| Aim of the task |
What you need to produce from the material below is an exact transcription of the lines from the one with "power.switching_mw 0.482 \" through the one with "maxCapViolCount 0 \", both included, and no other line.

| Supplied records |
-=-=-

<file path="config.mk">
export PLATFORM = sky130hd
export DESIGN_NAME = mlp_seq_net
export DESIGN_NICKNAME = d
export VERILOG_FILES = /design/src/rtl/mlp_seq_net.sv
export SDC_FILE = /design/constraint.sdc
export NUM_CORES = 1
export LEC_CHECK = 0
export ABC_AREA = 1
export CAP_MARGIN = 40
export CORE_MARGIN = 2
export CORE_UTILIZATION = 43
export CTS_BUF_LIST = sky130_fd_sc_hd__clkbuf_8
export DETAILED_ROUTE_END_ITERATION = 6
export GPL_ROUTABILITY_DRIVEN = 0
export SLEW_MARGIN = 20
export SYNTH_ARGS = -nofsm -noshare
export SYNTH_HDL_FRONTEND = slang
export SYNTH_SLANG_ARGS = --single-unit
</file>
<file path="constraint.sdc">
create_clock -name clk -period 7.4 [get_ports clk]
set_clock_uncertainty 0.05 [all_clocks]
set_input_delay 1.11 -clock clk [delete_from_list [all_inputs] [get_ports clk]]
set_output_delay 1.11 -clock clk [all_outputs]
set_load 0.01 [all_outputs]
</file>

-=-=-

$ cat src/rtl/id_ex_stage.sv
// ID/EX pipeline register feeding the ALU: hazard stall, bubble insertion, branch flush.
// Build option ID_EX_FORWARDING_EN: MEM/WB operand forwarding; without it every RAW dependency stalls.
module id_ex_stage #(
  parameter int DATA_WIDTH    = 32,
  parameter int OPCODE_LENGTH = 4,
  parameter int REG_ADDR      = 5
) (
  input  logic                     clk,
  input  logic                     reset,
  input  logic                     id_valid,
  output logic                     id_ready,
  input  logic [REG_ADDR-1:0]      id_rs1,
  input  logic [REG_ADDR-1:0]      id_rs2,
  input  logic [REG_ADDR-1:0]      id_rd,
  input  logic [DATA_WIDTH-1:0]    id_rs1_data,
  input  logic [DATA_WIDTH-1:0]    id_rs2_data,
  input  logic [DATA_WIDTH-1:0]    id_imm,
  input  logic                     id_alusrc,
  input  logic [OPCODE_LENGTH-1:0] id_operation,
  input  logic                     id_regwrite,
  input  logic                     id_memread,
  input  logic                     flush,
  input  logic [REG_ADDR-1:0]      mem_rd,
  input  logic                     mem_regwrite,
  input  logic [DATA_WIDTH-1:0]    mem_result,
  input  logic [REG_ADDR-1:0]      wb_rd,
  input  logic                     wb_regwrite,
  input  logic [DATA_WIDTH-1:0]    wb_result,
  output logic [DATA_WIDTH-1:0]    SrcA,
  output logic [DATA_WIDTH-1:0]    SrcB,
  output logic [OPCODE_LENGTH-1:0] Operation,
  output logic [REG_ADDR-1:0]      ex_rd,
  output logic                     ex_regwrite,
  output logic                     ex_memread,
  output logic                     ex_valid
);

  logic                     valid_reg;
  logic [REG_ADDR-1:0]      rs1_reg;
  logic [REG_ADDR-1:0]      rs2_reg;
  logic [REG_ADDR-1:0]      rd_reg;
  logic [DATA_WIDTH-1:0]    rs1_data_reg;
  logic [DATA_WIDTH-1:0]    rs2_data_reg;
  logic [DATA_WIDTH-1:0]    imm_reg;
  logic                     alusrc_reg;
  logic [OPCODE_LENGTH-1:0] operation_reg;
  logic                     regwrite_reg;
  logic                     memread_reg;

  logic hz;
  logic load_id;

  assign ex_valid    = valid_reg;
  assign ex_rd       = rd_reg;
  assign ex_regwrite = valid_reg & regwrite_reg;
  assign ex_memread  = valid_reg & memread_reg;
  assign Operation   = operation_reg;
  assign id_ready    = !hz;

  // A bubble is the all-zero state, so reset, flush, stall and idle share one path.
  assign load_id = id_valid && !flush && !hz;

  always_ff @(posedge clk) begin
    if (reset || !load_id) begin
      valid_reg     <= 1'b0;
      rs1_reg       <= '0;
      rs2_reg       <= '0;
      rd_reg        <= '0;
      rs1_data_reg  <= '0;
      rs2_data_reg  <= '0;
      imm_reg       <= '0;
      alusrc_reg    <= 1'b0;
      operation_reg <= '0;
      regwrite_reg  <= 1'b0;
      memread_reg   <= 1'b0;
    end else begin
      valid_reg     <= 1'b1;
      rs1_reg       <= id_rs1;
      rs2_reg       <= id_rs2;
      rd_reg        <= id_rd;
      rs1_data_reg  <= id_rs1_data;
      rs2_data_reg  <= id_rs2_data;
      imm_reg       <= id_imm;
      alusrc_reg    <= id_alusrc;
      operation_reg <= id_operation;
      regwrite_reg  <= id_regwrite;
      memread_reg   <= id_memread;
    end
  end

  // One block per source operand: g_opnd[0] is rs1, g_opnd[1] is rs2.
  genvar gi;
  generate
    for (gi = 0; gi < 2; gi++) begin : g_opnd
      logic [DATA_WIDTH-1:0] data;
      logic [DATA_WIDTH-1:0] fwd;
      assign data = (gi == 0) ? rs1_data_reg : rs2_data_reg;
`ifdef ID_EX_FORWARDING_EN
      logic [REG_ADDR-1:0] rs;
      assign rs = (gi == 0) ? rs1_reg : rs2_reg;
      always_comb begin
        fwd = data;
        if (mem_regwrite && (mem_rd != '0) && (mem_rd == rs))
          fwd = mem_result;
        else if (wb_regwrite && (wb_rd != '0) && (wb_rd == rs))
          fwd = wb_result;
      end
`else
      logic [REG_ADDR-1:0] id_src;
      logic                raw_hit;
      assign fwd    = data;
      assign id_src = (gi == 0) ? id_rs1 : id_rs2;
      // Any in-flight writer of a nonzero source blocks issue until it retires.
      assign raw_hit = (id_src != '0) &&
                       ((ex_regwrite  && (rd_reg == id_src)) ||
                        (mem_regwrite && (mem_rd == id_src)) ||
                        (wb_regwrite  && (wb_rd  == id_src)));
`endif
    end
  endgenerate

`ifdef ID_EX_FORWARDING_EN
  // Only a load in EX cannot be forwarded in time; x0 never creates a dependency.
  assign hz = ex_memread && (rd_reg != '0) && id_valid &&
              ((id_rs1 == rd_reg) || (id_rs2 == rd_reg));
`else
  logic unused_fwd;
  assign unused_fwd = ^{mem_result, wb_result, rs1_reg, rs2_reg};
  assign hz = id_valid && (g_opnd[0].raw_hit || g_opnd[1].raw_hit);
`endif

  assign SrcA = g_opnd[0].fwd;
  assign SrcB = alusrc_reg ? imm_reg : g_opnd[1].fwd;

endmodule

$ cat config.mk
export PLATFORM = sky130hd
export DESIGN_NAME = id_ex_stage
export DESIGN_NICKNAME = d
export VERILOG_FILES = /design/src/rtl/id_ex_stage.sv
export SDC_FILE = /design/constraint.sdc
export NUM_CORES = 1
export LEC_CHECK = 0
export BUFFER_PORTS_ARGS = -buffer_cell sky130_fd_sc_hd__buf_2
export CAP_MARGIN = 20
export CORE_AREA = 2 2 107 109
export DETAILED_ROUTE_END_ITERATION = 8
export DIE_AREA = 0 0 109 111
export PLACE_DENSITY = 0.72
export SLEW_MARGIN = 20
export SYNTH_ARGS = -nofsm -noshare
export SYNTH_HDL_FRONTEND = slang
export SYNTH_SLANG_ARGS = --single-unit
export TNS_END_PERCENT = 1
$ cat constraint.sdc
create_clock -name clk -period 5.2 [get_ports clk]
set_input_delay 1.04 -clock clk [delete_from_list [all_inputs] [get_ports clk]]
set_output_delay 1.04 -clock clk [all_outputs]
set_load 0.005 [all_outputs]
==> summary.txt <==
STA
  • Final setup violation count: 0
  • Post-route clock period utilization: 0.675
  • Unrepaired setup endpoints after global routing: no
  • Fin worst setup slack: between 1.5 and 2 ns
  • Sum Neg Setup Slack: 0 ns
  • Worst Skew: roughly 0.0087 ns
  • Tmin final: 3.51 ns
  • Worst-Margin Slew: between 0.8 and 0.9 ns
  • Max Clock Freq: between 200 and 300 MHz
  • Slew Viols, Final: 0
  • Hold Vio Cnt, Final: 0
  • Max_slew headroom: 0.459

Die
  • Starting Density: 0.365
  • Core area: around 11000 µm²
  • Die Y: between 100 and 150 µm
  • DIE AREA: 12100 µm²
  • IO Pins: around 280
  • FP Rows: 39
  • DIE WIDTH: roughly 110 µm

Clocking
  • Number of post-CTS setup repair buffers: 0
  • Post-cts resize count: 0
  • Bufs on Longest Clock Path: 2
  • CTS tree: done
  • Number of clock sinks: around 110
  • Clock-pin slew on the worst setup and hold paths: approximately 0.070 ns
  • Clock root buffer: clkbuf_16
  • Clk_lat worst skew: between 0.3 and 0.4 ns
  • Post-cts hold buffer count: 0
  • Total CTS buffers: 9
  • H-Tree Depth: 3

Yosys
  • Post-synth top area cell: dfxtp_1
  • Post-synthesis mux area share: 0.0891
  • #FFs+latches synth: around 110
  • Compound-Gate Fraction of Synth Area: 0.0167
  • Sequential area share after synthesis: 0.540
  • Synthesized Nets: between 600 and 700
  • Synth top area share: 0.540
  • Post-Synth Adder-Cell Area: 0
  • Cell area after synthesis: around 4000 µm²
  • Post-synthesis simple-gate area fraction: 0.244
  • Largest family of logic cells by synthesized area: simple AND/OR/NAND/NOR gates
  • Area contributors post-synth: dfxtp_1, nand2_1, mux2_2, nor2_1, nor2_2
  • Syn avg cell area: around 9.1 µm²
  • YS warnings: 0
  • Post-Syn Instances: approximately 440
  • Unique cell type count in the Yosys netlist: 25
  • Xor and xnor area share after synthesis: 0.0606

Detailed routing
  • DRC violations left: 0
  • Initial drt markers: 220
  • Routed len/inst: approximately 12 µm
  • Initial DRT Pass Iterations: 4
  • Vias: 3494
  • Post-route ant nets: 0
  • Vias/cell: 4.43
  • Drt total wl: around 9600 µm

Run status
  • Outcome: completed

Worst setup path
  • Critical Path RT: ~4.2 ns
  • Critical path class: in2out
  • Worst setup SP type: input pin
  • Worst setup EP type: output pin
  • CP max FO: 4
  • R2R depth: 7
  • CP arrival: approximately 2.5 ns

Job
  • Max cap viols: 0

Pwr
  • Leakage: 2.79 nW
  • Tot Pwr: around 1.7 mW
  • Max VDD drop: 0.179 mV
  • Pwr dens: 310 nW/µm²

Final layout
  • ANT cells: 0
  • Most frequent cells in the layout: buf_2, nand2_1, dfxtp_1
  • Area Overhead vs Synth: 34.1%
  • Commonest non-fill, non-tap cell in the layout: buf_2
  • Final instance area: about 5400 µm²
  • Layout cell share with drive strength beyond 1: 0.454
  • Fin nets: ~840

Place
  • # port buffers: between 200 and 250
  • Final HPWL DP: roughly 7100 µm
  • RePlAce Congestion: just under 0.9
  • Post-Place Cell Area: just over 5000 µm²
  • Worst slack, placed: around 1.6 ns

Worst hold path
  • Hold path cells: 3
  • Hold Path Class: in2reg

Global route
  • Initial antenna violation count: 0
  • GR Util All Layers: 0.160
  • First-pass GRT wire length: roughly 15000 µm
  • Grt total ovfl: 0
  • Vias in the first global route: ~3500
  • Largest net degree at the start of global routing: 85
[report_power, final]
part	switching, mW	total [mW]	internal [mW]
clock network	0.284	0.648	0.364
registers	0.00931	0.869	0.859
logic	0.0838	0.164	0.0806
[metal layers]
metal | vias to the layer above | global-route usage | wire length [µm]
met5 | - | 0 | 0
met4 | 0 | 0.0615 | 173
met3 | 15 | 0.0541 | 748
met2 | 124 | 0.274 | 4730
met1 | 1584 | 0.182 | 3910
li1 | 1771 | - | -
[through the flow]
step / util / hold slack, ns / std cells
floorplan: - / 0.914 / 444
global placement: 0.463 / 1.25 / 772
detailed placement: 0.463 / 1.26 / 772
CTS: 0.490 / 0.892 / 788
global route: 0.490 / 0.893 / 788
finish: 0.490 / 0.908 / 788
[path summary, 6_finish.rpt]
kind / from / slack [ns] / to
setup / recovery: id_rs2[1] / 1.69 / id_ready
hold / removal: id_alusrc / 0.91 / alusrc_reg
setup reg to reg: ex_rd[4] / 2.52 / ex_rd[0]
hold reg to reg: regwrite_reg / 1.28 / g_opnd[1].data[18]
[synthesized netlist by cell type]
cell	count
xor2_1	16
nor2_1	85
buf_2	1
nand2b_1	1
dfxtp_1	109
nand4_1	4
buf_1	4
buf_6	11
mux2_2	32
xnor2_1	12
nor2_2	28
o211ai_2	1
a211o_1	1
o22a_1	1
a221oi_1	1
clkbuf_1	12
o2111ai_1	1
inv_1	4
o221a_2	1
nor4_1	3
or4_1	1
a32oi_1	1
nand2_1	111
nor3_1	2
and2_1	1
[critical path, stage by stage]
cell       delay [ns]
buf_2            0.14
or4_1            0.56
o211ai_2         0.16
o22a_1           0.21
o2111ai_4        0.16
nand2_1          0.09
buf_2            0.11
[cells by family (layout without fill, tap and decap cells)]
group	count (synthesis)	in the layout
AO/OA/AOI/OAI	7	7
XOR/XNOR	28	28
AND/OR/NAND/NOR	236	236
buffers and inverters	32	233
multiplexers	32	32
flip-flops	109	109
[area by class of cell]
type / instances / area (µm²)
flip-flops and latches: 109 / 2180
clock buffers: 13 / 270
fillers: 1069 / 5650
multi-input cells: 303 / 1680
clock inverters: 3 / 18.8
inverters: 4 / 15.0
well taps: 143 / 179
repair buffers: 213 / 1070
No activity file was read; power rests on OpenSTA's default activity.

-=-=-

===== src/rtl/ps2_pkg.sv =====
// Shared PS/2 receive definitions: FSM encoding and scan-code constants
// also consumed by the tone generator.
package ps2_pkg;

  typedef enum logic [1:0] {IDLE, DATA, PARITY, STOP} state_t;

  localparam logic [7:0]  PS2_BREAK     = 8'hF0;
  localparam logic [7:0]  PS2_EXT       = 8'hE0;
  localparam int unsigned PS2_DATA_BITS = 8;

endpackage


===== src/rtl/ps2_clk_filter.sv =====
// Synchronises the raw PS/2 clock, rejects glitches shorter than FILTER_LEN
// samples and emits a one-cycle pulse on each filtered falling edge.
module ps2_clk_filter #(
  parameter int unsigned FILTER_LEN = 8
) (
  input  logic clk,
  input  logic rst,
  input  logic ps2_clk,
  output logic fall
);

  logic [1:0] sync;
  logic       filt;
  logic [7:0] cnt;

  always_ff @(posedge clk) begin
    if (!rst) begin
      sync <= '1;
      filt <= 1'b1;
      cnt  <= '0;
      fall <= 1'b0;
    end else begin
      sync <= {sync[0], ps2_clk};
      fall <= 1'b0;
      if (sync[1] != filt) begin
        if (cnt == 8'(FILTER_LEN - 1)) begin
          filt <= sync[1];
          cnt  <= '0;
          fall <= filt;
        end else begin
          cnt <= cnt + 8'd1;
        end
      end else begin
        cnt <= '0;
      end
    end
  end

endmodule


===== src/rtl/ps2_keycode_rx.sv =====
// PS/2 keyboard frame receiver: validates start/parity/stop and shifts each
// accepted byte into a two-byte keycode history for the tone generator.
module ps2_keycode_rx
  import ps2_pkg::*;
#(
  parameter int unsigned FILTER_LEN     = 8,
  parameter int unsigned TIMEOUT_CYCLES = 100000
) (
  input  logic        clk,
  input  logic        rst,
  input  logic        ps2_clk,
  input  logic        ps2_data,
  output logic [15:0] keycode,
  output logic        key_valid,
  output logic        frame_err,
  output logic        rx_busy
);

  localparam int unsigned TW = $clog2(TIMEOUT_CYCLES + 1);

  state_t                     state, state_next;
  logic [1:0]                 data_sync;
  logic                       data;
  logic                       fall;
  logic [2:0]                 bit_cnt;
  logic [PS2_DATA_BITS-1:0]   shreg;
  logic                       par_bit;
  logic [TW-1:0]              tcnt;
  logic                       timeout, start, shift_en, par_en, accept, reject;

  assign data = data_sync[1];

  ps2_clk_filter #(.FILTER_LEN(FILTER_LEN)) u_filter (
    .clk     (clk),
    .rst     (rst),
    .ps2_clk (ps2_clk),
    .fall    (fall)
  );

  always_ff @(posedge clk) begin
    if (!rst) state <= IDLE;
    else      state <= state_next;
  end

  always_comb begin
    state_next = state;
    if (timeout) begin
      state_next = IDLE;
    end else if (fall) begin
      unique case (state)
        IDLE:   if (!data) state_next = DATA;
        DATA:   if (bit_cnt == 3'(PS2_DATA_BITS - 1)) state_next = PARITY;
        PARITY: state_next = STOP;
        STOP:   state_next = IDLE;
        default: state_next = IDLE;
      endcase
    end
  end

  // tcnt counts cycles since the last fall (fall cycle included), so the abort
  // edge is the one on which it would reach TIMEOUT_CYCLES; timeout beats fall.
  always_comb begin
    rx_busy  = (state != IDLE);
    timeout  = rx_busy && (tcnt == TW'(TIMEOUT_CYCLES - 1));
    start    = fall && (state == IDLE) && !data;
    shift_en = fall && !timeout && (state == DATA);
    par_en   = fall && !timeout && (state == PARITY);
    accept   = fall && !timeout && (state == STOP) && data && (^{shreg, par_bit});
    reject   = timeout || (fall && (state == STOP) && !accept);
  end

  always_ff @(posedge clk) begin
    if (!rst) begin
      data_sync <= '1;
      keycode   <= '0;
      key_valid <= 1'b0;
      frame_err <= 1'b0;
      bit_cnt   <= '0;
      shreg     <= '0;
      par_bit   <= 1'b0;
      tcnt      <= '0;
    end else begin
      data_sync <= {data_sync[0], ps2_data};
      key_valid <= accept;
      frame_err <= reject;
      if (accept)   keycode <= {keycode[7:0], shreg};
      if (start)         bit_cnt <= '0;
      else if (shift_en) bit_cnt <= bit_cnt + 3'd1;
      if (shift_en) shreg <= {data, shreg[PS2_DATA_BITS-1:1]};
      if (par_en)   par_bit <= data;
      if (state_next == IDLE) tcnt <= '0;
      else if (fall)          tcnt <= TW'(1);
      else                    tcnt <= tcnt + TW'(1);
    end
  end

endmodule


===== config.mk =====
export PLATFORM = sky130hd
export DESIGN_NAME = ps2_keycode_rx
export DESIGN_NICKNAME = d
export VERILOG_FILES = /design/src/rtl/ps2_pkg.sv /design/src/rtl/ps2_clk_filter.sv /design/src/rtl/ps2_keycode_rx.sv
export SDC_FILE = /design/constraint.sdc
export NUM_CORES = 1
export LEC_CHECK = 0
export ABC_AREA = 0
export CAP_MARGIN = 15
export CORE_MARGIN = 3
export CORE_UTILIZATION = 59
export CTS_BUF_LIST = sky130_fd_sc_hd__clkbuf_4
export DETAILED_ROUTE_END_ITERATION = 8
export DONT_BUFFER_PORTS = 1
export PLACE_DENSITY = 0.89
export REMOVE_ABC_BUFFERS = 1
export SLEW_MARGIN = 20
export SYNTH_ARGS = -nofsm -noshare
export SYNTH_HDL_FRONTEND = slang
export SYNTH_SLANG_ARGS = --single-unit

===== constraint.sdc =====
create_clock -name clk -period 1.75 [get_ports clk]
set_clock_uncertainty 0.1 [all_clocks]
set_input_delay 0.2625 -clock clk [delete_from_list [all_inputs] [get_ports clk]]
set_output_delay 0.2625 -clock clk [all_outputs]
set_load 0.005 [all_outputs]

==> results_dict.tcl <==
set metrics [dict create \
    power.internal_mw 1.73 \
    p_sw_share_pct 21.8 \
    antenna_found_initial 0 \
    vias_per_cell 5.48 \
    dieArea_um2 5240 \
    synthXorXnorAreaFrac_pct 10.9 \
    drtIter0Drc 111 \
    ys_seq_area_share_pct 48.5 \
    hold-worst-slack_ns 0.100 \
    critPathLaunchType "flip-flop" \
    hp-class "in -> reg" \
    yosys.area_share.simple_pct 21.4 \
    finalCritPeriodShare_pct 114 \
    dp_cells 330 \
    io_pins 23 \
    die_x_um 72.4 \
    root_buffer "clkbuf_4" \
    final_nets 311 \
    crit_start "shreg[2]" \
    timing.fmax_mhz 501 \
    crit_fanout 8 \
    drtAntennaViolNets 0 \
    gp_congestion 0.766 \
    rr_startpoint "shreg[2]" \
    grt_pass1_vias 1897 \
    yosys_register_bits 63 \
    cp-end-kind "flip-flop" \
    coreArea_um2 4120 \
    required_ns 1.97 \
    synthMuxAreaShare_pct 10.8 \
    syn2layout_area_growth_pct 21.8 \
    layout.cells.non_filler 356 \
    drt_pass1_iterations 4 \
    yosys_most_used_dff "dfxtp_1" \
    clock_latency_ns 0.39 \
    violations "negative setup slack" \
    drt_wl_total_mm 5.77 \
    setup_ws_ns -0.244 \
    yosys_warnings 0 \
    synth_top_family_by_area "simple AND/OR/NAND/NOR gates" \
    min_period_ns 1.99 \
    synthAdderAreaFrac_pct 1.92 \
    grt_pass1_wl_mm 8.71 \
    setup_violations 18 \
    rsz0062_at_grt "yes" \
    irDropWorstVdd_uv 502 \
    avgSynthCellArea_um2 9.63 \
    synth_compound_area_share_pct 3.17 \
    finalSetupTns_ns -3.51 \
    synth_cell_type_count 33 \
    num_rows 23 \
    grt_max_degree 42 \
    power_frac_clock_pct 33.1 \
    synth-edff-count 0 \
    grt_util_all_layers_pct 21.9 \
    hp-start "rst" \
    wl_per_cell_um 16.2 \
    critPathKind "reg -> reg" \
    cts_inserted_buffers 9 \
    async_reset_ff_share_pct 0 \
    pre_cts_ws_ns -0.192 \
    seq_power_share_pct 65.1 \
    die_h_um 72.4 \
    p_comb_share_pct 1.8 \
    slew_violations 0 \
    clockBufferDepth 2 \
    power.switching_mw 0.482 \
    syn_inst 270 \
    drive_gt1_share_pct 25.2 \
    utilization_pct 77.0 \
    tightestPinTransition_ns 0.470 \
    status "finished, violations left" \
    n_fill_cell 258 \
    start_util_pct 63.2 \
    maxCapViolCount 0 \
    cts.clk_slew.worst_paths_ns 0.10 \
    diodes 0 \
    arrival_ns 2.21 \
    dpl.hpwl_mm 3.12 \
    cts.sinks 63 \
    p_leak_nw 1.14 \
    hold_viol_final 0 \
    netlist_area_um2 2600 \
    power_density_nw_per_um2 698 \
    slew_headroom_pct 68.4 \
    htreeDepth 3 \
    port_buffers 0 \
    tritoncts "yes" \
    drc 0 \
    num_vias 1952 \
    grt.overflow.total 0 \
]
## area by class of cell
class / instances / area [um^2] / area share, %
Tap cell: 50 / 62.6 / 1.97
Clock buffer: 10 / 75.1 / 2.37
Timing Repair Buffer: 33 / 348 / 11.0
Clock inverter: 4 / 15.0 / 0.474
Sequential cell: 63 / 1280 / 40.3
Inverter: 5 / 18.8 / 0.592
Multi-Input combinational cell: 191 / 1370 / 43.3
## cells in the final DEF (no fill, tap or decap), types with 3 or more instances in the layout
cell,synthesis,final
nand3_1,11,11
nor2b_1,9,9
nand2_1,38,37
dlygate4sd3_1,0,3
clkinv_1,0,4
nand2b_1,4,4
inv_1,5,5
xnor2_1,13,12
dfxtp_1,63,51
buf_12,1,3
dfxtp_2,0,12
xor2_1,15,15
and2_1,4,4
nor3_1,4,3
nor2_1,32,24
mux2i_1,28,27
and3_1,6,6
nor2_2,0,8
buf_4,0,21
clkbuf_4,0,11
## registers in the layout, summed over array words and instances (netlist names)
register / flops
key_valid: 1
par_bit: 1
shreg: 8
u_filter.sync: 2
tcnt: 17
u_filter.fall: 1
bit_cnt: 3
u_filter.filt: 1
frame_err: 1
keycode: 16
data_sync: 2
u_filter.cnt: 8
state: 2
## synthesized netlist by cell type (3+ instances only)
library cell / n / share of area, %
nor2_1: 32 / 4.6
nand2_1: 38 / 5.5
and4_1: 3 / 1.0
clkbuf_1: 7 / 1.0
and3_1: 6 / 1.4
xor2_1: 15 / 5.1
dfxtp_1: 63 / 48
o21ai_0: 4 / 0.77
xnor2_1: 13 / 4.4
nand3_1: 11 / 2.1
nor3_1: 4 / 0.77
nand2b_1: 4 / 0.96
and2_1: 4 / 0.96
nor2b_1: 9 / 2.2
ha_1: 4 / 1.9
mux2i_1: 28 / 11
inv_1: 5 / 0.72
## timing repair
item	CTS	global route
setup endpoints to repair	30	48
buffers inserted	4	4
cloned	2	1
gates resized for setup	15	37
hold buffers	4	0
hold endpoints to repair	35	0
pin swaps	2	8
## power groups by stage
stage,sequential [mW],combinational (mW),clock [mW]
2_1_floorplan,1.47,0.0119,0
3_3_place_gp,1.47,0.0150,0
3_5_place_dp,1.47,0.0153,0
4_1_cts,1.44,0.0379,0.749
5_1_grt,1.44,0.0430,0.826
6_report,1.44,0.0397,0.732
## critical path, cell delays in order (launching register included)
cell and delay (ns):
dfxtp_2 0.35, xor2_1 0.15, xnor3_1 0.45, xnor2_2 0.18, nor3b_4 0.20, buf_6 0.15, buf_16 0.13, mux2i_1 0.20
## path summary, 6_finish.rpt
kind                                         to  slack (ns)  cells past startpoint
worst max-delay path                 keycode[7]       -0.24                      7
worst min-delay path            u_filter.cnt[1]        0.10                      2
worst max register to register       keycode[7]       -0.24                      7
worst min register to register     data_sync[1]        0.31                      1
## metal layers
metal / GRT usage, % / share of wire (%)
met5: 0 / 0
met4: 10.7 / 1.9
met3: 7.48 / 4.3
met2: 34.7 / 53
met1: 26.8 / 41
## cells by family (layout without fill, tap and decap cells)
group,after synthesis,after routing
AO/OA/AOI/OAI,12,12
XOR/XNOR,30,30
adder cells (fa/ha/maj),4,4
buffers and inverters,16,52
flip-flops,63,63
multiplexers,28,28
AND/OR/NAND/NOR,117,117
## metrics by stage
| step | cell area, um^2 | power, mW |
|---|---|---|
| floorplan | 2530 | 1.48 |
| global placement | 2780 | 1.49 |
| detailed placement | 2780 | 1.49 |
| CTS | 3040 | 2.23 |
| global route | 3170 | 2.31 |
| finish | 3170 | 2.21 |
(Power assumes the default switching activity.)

-=-=-

| Output below |
    power.switching_mw 0.482 \
    syn_inst 270 \
    drive_gt1_share_pct 25.2 \
    utilization_pct 77.0 \
    tightestPinTransition_ns 0.470 \
    status "finished, violations left" \
    n_fill_cell 258 \
    start_util_pct 63.2 \
    maxCapViolCount 0 \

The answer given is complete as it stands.